> _What you are asked to do_
Look through the records below, and copy out every line that holds the string "Fraction".

- Opening Delimiter -

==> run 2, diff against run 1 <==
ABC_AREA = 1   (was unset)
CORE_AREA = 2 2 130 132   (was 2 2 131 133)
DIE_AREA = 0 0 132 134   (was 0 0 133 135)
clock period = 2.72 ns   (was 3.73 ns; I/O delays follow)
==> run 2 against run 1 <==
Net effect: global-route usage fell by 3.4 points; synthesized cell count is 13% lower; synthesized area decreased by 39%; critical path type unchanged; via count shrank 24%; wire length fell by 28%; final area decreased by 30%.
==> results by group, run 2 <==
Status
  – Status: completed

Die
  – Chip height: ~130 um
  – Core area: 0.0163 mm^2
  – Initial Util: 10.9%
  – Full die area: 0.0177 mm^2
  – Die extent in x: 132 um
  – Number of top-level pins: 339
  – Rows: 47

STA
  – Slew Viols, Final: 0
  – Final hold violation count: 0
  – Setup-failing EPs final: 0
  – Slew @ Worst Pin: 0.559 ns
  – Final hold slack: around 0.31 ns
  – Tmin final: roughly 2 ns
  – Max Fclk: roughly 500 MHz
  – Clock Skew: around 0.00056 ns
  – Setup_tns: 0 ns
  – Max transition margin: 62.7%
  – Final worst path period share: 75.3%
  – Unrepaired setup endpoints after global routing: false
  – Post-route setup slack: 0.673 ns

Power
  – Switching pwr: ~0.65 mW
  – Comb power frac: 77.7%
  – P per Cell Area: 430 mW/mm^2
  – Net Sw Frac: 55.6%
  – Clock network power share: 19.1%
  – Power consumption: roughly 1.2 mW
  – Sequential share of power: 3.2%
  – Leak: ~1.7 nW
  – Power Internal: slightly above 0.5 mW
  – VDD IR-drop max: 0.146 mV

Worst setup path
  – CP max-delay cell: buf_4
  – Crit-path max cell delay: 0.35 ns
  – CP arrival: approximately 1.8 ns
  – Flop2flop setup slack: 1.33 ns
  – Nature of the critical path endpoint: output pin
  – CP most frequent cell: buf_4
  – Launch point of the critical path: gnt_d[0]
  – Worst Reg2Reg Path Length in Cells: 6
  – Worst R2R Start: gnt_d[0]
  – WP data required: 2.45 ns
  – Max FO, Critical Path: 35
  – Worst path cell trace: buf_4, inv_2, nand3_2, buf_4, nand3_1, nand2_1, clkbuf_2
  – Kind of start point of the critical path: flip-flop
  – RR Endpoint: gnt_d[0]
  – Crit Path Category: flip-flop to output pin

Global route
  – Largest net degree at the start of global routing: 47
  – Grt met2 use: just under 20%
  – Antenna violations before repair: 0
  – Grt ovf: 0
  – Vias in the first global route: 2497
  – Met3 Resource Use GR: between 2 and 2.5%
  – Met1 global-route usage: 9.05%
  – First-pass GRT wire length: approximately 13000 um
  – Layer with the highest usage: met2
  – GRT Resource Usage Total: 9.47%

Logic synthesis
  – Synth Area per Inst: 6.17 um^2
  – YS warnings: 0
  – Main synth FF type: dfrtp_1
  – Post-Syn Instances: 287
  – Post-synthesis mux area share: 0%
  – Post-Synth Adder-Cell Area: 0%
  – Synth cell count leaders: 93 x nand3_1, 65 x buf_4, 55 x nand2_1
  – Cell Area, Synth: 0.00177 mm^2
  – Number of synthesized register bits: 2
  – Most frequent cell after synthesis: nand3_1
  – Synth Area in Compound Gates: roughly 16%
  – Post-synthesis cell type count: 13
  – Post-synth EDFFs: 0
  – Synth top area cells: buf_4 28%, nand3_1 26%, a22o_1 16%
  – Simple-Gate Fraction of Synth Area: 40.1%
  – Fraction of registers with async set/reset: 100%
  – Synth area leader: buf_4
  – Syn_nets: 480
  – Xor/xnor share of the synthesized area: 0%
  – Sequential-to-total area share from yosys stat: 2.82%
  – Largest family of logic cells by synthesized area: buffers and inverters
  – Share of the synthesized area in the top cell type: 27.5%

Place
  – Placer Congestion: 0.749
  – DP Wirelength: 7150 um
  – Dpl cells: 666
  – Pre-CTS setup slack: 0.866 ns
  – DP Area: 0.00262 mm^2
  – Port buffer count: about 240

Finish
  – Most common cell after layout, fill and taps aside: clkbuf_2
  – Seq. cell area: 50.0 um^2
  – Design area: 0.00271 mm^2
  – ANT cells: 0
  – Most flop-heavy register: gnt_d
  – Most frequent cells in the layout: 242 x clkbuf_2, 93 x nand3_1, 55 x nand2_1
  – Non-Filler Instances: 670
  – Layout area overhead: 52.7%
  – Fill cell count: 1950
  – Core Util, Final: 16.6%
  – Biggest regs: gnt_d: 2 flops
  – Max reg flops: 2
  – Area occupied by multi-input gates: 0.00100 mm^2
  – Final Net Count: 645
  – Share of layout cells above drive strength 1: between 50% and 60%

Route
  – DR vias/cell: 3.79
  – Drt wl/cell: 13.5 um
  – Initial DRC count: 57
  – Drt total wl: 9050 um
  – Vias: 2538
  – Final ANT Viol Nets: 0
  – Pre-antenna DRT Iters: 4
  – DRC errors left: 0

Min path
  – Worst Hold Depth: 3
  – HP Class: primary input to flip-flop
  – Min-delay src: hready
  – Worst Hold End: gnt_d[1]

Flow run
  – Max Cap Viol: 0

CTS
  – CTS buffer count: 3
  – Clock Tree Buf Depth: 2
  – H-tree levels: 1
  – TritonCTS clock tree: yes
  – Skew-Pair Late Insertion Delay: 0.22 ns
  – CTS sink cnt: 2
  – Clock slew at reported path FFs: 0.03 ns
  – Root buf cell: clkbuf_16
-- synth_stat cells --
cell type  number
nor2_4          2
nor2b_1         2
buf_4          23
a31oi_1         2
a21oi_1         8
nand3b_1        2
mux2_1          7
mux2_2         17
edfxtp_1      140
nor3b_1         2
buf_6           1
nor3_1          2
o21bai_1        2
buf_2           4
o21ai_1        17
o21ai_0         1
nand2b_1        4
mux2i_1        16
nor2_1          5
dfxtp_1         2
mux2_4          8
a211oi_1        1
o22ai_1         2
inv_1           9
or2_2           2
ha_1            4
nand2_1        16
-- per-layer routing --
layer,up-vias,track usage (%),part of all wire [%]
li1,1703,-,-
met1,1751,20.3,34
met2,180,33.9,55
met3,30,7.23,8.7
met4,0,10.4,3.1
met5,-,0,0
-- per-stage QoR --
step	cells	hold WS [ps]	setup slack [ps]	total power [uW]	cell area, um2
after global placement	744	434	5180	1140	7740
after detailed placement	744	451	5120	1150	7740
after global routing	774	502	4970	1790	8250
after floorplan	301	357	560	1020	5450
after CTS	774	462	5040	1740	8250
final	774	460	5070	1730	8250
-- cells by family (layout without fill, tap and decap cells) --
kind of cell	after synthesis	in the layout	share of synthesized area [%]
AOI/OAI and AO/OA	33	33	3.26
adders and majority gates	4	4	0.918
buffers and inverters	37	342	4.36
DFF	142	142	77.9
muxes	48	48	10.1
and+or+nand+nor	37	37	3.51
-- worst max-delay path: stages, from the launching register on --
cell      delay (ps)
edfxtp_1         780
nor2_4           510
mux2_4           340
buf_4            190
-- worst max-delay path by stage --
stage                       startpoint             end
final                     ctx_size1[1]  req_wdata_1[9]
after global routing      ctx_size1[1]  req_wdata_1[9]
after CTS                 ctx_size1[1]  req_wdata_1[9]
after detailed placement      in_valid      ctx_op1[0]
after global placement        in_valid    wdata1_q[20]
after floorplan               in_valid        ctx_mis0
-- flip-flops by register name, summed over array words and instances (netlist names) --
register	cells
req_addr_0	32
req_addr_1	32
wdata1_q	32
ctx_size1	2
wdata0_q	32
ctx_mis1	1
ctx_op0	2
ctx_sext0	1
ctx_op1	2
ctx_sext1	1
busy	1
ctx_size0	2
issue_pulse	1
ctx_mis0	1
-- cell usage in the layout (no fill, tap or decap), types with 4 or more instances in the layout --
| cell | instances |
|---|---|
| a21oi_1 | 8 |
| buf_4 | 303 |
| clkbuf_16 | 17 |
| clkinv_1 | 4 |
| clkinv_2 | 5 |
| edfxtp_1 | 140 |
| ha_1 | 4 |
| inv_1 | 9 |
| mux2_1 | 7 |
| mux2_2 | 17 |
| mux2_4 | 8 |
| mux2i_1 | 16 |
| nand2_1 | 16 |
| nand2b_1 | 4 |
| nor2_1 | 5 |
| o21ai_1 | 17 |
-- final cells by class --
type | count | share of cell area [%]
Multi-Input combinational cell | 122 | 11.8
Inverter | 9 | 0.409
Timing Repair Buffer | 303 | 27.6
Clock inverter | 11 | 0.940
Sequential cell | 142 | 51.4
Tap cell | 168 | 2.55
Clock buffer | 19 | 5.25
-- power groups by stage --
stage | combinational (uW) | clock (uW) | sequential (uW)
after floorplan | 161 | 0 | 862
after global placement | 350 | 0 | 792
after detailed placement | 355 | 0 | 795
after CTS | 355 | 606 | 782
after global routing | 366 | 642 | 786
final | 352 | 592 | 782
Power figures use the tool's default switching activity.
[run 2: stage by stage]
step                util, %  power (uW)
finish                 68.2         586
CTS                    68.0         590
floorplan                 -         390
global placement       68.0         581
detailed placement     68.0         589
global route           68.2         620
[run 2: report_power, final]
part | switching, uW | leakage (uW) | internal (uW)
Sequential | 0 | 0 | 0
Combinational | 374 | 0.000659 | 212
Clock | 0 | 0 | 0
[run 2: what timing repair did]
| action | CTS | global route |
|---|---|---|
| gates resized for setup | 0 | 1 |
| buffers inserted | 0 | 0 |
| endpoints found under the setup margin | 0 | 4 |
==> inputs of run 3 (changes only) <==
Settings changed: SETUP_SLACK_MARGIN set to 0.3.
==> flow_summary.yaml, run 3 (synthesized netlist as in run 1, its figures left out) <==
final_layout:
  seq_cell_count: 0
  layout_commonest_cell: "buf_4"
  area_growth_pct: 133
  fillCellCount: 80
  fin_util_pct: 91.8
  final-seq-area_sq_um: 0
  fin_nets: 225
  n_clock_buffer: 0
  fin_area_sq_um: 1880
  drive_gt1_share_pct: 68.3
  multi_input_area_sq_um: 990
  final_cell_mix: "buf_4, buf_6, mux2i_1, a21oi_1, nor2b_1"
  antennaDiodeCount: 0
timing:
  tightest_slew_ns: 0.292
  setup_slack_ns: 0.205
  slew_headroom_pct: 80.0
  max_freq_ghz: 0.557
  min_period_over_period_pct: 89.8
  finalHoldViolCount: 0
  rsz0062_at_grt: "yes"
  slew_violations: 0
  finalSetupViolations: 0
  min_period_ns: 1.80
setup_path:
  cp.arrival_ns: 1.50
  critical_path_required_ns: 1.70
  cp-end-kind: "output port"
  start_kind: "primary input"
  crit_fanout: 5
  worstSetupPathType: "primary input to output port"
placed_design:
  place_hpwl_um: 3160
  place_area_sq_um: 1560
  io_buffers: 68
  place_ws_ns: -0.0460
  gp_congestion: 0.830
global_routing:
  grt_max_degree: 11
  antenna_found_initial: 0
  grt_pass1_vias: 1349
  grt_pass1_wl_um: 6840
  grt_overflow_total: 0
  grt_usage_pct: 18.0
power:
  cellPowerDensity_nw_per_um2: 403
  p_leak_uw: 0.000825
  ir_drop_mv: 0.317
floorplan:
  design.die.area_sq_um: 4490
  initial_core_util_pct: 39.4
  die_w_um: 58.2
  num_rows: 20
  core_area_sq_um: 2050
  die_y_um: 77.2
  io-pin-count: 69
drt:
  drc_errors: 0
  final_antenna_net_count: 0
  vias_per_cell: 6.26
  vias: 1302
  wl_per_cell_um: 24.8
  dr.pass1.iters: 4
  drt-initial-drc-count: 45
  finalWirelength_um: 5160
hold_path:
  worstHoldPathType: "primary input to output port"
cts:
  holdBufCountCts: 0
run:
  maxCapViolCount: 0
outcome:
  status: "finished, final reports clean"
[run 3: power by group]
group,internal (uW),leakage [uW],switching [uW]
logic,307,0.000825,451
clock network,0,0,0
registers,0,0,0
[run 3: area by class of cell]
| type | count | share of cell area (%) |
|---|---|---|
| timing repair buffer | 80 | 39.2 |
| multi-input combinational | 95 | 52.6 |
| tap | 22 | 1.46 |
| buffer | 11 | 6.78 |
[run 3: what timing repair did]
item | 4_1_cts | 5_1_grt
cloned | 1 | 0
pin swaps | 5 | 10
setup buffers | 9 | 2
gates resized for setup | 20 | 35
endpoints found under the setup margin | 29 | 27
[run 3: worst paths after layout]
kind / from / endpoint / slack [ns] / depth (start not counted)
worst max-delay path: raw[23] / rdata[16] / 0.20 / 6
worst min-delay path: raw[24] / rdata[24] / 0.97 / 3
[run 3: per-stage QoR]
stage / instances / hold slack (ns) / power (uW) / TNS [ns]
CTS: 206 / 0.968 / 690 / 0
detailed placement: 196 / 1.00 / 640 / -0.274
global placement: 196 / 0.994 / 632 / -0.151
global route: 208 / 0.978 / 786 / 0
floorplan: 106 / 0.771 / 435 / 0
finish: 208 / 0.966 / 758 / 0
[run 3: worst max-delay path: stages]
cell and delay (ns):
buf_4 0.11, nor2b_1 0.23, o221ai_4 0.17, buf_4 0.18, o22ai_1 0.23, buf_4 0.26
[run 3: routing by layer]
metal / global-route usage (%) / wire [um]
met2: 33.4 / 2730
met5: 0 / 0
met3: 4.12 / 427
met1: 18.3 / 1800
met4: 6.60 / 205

- Closing Delimiter -

> _Answer to this problem_
  – Simple-Gate Fraction of Synth Area: 40.1%
  – Fraction of registers with async set/reset: 100%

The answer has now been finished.